Fruit jellies

Fruit jellies
Makes: 36 cubes
Prep time:
Cook time:
Total time:
  • 500 gr frozen mixed berries
  • 1 granny Smith apple
  • 150 gr water
  • 30 gr lemon juice
  • 500 gr granulated sugar
  • 125 gr liquid pectin
  1. Line the tin with non-stick baking paper and sprinkle some sugar on the paper.
  2. In a pan, bring the berries, cored and chopped apple and water to the boil. Bubble for 10 minutes, or until the fruit is tender. Remove from the heat and purée using a stick blender. Sieve to remove the pips.
  3. Return the purée to the clean pan with the lemon and sugar.
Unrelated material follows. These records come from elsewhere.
interface kvt_cfg_if import kvt_pkg::*; ();
  logic             valid;
  logic             ready;
  logic [CAP_W-1:0] data;

  modport source(output valid, data, input ready);
  modport sink(input valid, data, output ready);
endinterface

`default_nettype wire

### src/rtl/kvt_store.sv
// kvt_store: pair memory, one write port per array and one registered read port.
// Depends on kvt_pkg.
`default_nettype none

module kvt_store import kvt_pkg::*; #(
  parameter int DEPTH      = 16,
  parameter int KEY_BITS   = 32,
  parameter int VALUE_BITS = 32,
  localparam int AW        = (DEPTH > 1) ? $clog2(DEPTH) : 1
) (
  input  wire logic                  clk,
  input  wire mem_ctrl_t             ctrl,
  input  wire logic [AW-1:0]         rd_addr,
  input  wire logic [AW-1:0]         wr_addr,
  input  wire logic [KEY_BITS-1:0]   wr_key_data,
  input  wire logic [VALUE_BITS-1:0] wr_val_data,
  output      logic [KEY_BITS-1:0]   rd_key,
  output      logic [VALUE_BITS-1:0] rd_val
);

  logic [KEY_BITS-1:0]   key_mem [DEPTH];
  logic [VALUE_BITS-1:0] val_mem [DEPTH];

  // Writes
  always_ff @(posedge clk) begin
    if (ctrl.wr_key) begin
      key_mem[wr_addr] <= wr_key_data;
    end
    if (ctrl.wr_val) begin
      val_mem[wr_addr] <= wr_val_data;
    end
  end

  // Registered read; data holds until the next read strobe
  always_ff @(posedge clk) begin
    if (ctrl.rd_en) begin
      rd_key <= key_mem[rd_addr];
      rd_val <= val_mem[rd_addr];
    end
  end

endmodule

`default_nettype wire

### src/rtl/kvt_seq.sv
// kvt_seq: command sequencer with the shared key comparator, fill count and result register.
// Depends on kvt_pkg and kvt_ifs; drives the kvt_store ports.
`default_nettype none

module kvt_seq import kvt_pkg::*; #(
  parameter int DEPTH      = 16,
  parameter int KEY_BITS   = 32,
  parameter int VALUE_BITS = 32,
  localparam int AW        = (DEPTH > 1) ? $clog2(DEPTH) : 1,
  localparam int CW        = $clog2(DEPTH + 1)
) (
  input  wire logic                  clk,
  input  wire logic                  rst,
  kvt_cmd_if.sink                    cmd,
  kvt_rsp_if.source                  rsp,
  input  wire logic [CAP_W-1:0]      capacity,
  output      mem_ctrl_t             mem_ctrl,
  output      logic [AW-1:0]         rd_addr,
  output      logic [AW-1:0]         wr_addr,
  output      logic [KEY_BITS-1:0]   wr_key_data,
  output      logic [VALUE_BITS-1:0] wr_val_data,
  input  wire logic [KEY_BITS-1:0]   rd_key,
  input  wire logic [VALUE_BITS-1:0] rd_val
);

  // Compare widths wide enough for both operands
  localparam int EW = (CW > CAP_W) ? CW : CAP_W;
  localparam int XW = (CW > INDEX_W) ? CW : INDEX_W;

  localparam logic [2:0] S_IDLE       = 3'd0;
  localparam logic [2:0] S_SEARCH     = 3'd1;
  localparam logic [2:0] S_ERASE_RD   = 3'd2;
  localparam logic [2:0] S_ERASE_WR   = 3'd3;
  localparam logic [2:0] S_INDEX_RD   = 3'd4;
  localparam logic [2:0] S_INDEX_WAIT = 3'd5;
  localparam logic [2:0] S_FINISH     = 3'd6;

  logic [2:0]            state;
  logic [CMD_W-1:0]      cmd_r;
  logic [KEY_BITS-1:0]   key_r;
  logic [VALUE_BITS-1:0] val_r;
  logic [INDEX_W-1:0]    idx_r;
  logic [CW-1:0]         count;
  logic [CW-1:0]         ptr;
  logic                  pend;      // a read of entry hit_addr is in rd_key/rd_val
  logic [AW-1:0]         hit_addr;
  logic                  res_ok;
  logic [KEY_BITS-1:0]   res_key;
  logic [VALUE_BITS-1:0] res_val;

  logic match;
  logic scan_end;
  logic has_room;
  logic idx_ok;
  logic appends;

  // Shared comparator and bounds checks
  assign match    = pend && (rd_key == key_r);
  assign scan_end = (ptr >= count);
  assign has_room = (EW'(count) < EW'(capacity)) && (count < CW'(DEPTH));
  assign idx_ok   = (XW'(idx_r) < XW'(count));
  assign appends  = ((cmd_r == CMD_INSERT) || (cmd_r == CMD_UPSERT)) && has_room;

  assign cmd.ready = (state == S_IDLE);

  // Memory port control
  always_comb begin
    mem_ctrl    = '0;
    rd_addr     = AW'(ptr);
    wr_addr     = hit_addr;
    wr_key_data = key_r;
    wr_val_data = val_r;
    unique case (state)
      S_SEARCH: begin
        if (match) begin
          mem_ctrl.wr_val = (cmd_r == CMD_UPDATE) || (cmd_r == CMD_UPSERT);
        end else if (scan_end) begin
          mem_ctrl.wr_key = appends;
          mem_ctrl.wr_val = appends;
          wr_addr         = AW'(count);
        end else begin
          mem_ctrl.rd_en = 1'b1;
        end
      end
      S_ERASE_RD: begin
        mem_ctrl.rd_en = 1'b1;
        rd_addr        = AW'(count - 1'b1);
      end
      S_ERASE_WR: begin
        mem_ctrl.wr_key = 1'b1;
        mem_ctrl.wr_val = 1'b1;
        wr_key_data     = rd_key;
        wr_val_data     = rd_val;
      end
      S_INDEX_RD: begin
        mem_ctrl.rd_en = idx_ok;
        rd_addr        = AW'(idx_r);
      end
      default: begin
      end
    endcase
  end

  // Sequencer, fill count and result register
  always_ff @(posedge clk) begin
    if (rst) begin
      state     <= S_IDLE;
      count     <= '0;
      pend      <= 1'b0;
      rsp.valid <= 1'b0;
    end else begin
      // the finish state reloads the result register itself
      if (rsp.valid && rsp.ready && (state != S_FINISH)) begin
        rsp.valid <= 1'b0;
      end
      unique case (state)
        S_IDLE: begin
          if (cmd.valid) begin
            cmd_r   <= cmd.command;
            key_r   <= cmd.key;
            val_r   <= cmd.value;
            idx_r   <= cmd.index;
            ptr     <= '0;
            pend    <= 1'b0;
            res_ok  <= 1'b0;
            res_key <= '0;
            res_val <= '0;
            case (cmd.command) inside
              CMD_INSERT, CMD_UPDATE, CMD_UPSERT, CMD_ERASE, CMD_LOOKUP: state <= S_SEARCH;
              CMD_READ_INDEX: state <= S_INDEX_RD;
              default:        state <= S_FINISH;
            endcase
          end
        end
        S_SEARCH: begin
          if (match) begin
            pend <= 1'b0;
            case (cmd_r) inside
              CMD_UPDATE, CMD_UPSERT: begin
                res_ok <= 1'b1;
                state  <= S_FINISH;
              end
              CMD_ERASE: state <= S_ERASE_RD;
              CMD_LOOKUP: begin
                res_ok  <= 1'b1;
                res_val <= rd_val;
                state   <= S_FINISH;
              end
              default: state <= S_FINISH;
            endcase
          end else if (scan_end) begin
            pend <= 1'b0;
            if (appends) begin
              count  <= count + 1'b1;
              res_ok <= 1'b1;
            end
            state <= S_FINISH;
          end else begin
            // one stored key per cycle into the comparator
            pend     <= 1'b1;
            hit_addr <= AW'(ptr);
            ptr      <= ptr + 1'b1;
          end
        end
        S_ERASE_RD: state <= S_ERASE_WR;
        S_ERASE_WR: begin
          count  <= count - 1'b1;
          res_ok <= 1'b1;
          state  <= S_FINISH;
        end
        S_INDEX_RD: state <= idx_ok ? S_INDEX_WAIT : S_FINISH;
        S_INDEX_WAIT: begin
          res_ok  <= 1'b1;
          res_key <= rd_key;
          res_val <= rd_val;
          state   <= S_FINISH;
        end
        S_FINISH: begin
          // hand over once the result register is free
          if (!rsp.valid || rsp.ready) begin
            rsp.valid      <= 1'b1;
            rsp.ok         <= res_ok;
            rsp.key_out    <= res_key;
            rsp.value_out  <= res_val;
            rsp.fill_count <= FILL_W'(count);
            rsp.is_empty   <= (count == '0);
            state          <= S_IDLE;
          end
        end
        default: state <= S_IDLE;
      endcase
    end
  end

endmodule

`default_nettype wire

### src/rtl/key_value_table.sv
// Key/value table: up to DEPTH unique key/value pairs kept packed at positions
// 0 .. fill_count-1. A request is taken only while the block is idle; insert, update,
// insert-or-update, erase and lookup scan the stored keys through the single read port
// of the pair memory, one key per cycle against one shared comparator, and the scan
// stops at the first matching key or at the fill count. An erase that finds its key
// moves the last pair into the hole. Read-by-index reads the pair at the index, skipping
// the read when the index is at or past the fill count; an undefined command goes
// straight to the result. The result sits in an output register, so the next request
// may be taken while it waits. The capacity register (reset 16, clipped to DEPTH) may be
// written at any time the block is idle; the write channel is always ready.
// Depends on kvt_pkg, kvt_ifs, kvt_store and kvt_seq.
`default_nettype none

module key_value_table import kvt_pkg::*; #(
  parameter int DEPTH      = 16,
  parameter int KEY_BITS   = 32,
  parameter int VALUE_BITS = 32
) (
  input  wire logic clk,
  input  wire logic rst,
  kvt_cmd_if.sink   cmd,
  kvt_rsp_if.source rsp,
  kvt_cfg_if.sink   cfg
);

  localparam int AW = (DEPTH > 1) ? $clog2(DEPTH) : 1;

  logic [CAP_W-1:0]      capacity;
  mem_ctrl_t             mem_ctrl;
  logic [AW-1:0]         rd_addr;
  logic [AW-1:0]         wr_addr;
  logic [KEY_BITS-1:0]   wr_key_data;
  logic [VALUE_BITS-1:0] wr_val_data;
  logic [KEY_BITS-1:0]   rd_key;
  logic [VALUE_BITS-1:0] rd_val;

  // Capacity register
  assign cfg.ready = 1'b1;

  always_ff @(posedge clk) begin
    if (rst) begin
      capacity <= CAP_RESET;
    end else if (cfg.valid) begin
      capacity <= cfg.data;
    end
  end

  kvt_seq #(
    .DEPTH      (DEPTH),
    .KEY_BITS   (KEY_BITS),
    .VALUE_BITS (VALUE_BITS)
  ) u_seq (
    .clk         (clk),
    .rst         (rst),
    .cmd         (cmd),
    .rsp         (rsp),
    .capacity    (capacity),
    .mem_ctrl    (mem_ctrl),
    .rd_addr     (rd_addr),
    .wr_addr     (wr_addr),
    .wr_key_data (wr_key_data),
    .wr_val_data (wr_val_data),
    .rd_key      (rd_key),
    .rd_val      (rd_val)
  );

  kvt_store #(
    .DEPTH      (DEPTH),
    .KEY_BITS   (KEY_BITS),
    .VALUE_BITS (VALUE_BITS)
  ) u_store (
    .clk         (clk),
    .ctrl        (mem_ctrl),
    .rd_addr     (rd_addr),
    .wr_addr     (wr_addr),
    .wr_key_data (wr_key_data),
    .wr_val_data (wr_val_data),
    .rd_key      (rd_key),
    .rd_val      (rd_val)
  );

endmodule

`default_nettype wire

### src/flat_wrapper.sv
// flat-port wrapper written by rule: the top's interface ports become plain ports
module key_value_table_flat import kvt_pkg::*;
#(
  parameter int DEPTH      = 16,
  parameter int KEY_BITS   = 32,
  parameter int VALUE_BITS = 32
)
  (clk, rst, cmd_valid, cmd_command, cmd_key, cmd_value, cmd_index, cmd_ready, rsp_valid, rsp_ok, rsp_key_out, rsp_value_out, rsp_fill_count, rsp_is_empty, rsp_ready, cfg_valid, cfg_data, cfg_ready);
  kvt_cmd_if #(.KEY_BITS(KEY_BITS), .VALUE_BITS(VALUE_BITS)) cmd_i ();
  kvt_rsp_if #(.KEY_BITS(KEY_BITS), .VALUE_BITS(VALUE_BITS)) rsp_i ();
  kvt_cfg_if cfg_i ();
  input  wire logic clk;
  input  wire logic rst;
  input wire logic [$bits(cmd_i.valid)-1:0] cmd_valid;
  input wire logic [$bits(cmd_i.command)-1:0] cmd_command;
  input wire logic [$bits(cmd_i.key)-1:0] cmd_key;
  input wire logic [$bits(cmd_i.value)-1:0] cmd_value;
  input wire logic [$bits(cmd_i.index)-1:0] cmd_index;
  output wire logic [$bits(cmd_i.ready)-1:0] cmd_ready;
  output wire logic [$bits(rsp_i.valid)-1:0] rsp_valid;
  output wire logic [$bits(rsp_i.ok)-1:0] rsp_ok;
  output wire logic [$bits(rsp_i.key_out)-1:0] rsp_key_out;
  output wire logic [$bits(rsp_i.value_out)-1:0] rsp_value_out;
  output wire logic [$bits(rsp_i.fill_count)-1:0] rsp_fill_count;
  output wire logic [$bits(rsp_i.is_empty)-1:0] rsp_is_empty;
  input wire logic [$bits(rsp_i.ready)-1:0] rsp_ready;
  input wire logic [$bits(cfg_i.valid)-1:0] cfg_valid;
  input wire logic [$bits(cfg_i.data)-1:0] cfg_data;
  output wire logic [$bits(cfg_i.ready)-1:0] cfg_ready;
  assign cmd_i.valid = cmd_valid;
  assign cmd_i.command = cmd_command;
  assign cmd_i.key = cmd_key;
  assign cmd_i.value = cmd_value;
  assign cmd_i.index = cmd_index;
  assign cmd_ready = cmd_i.ready;
  assign rsp_valid = rsp_i.valid;
  assign rsp_ok = rsp_i.ok;
  assign rsp_key_out = rsp_i.key_out;
  assign rsp_value_out = rsp_i.value_out;
  assign rsp_fill_count = rsp_i.fill_count;
  assign rsp_is_empty = rsp_i.is_empty;
  assign rsp_i.ready = rsp_ready;
  assign cfg_i.valid = cfg_valid;
  assign cfg_i.data = cfg_data;
  assign cfg_ready = cfg_i.ready;
  key_value_table #(.DEPTH(DEPTH), .KEY_BITS(KEY_BITS), .VALUE_BITS(VALUE_BITS)) u_core (.clk(clk), .rst(rst), .cmd(cmd_i), .rsp(rsp_i), .cfg(cfg_i));
endmodule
Heat gently, until the sugar has dissolved. Increase the heat and boil for 20 minutes, stirring frequently, until the mixture reaches 104°C on a sugar thermometer.
  4. Remove from the heat and stir in the pectin. Return to the heat , boil and stir for 10 minutes until the mixture reaches 106°C, then carefully pour it into the prepared tin.
  5. Scatter with a little more sugar and set aside for 2 hours, or until set.
  6. Turn out the jelly onto a sheet of non stick baking paper. Using an oiled knife, cut the jelly into 36 even cubes.
  7. Toss the jellies with a little more sugar, until coated all around. Leave to dry (overnight, if possible).
Stuff to know
This quantity will fill a shallow tray measuring 20x20 cm.
Replace the berries by a different kind of fruit.
Stir frequently to prevent the puree from catching due to its high sugar content.
Carefully respect the mentioned temperatures. The mixture needs a certain viscosity to set.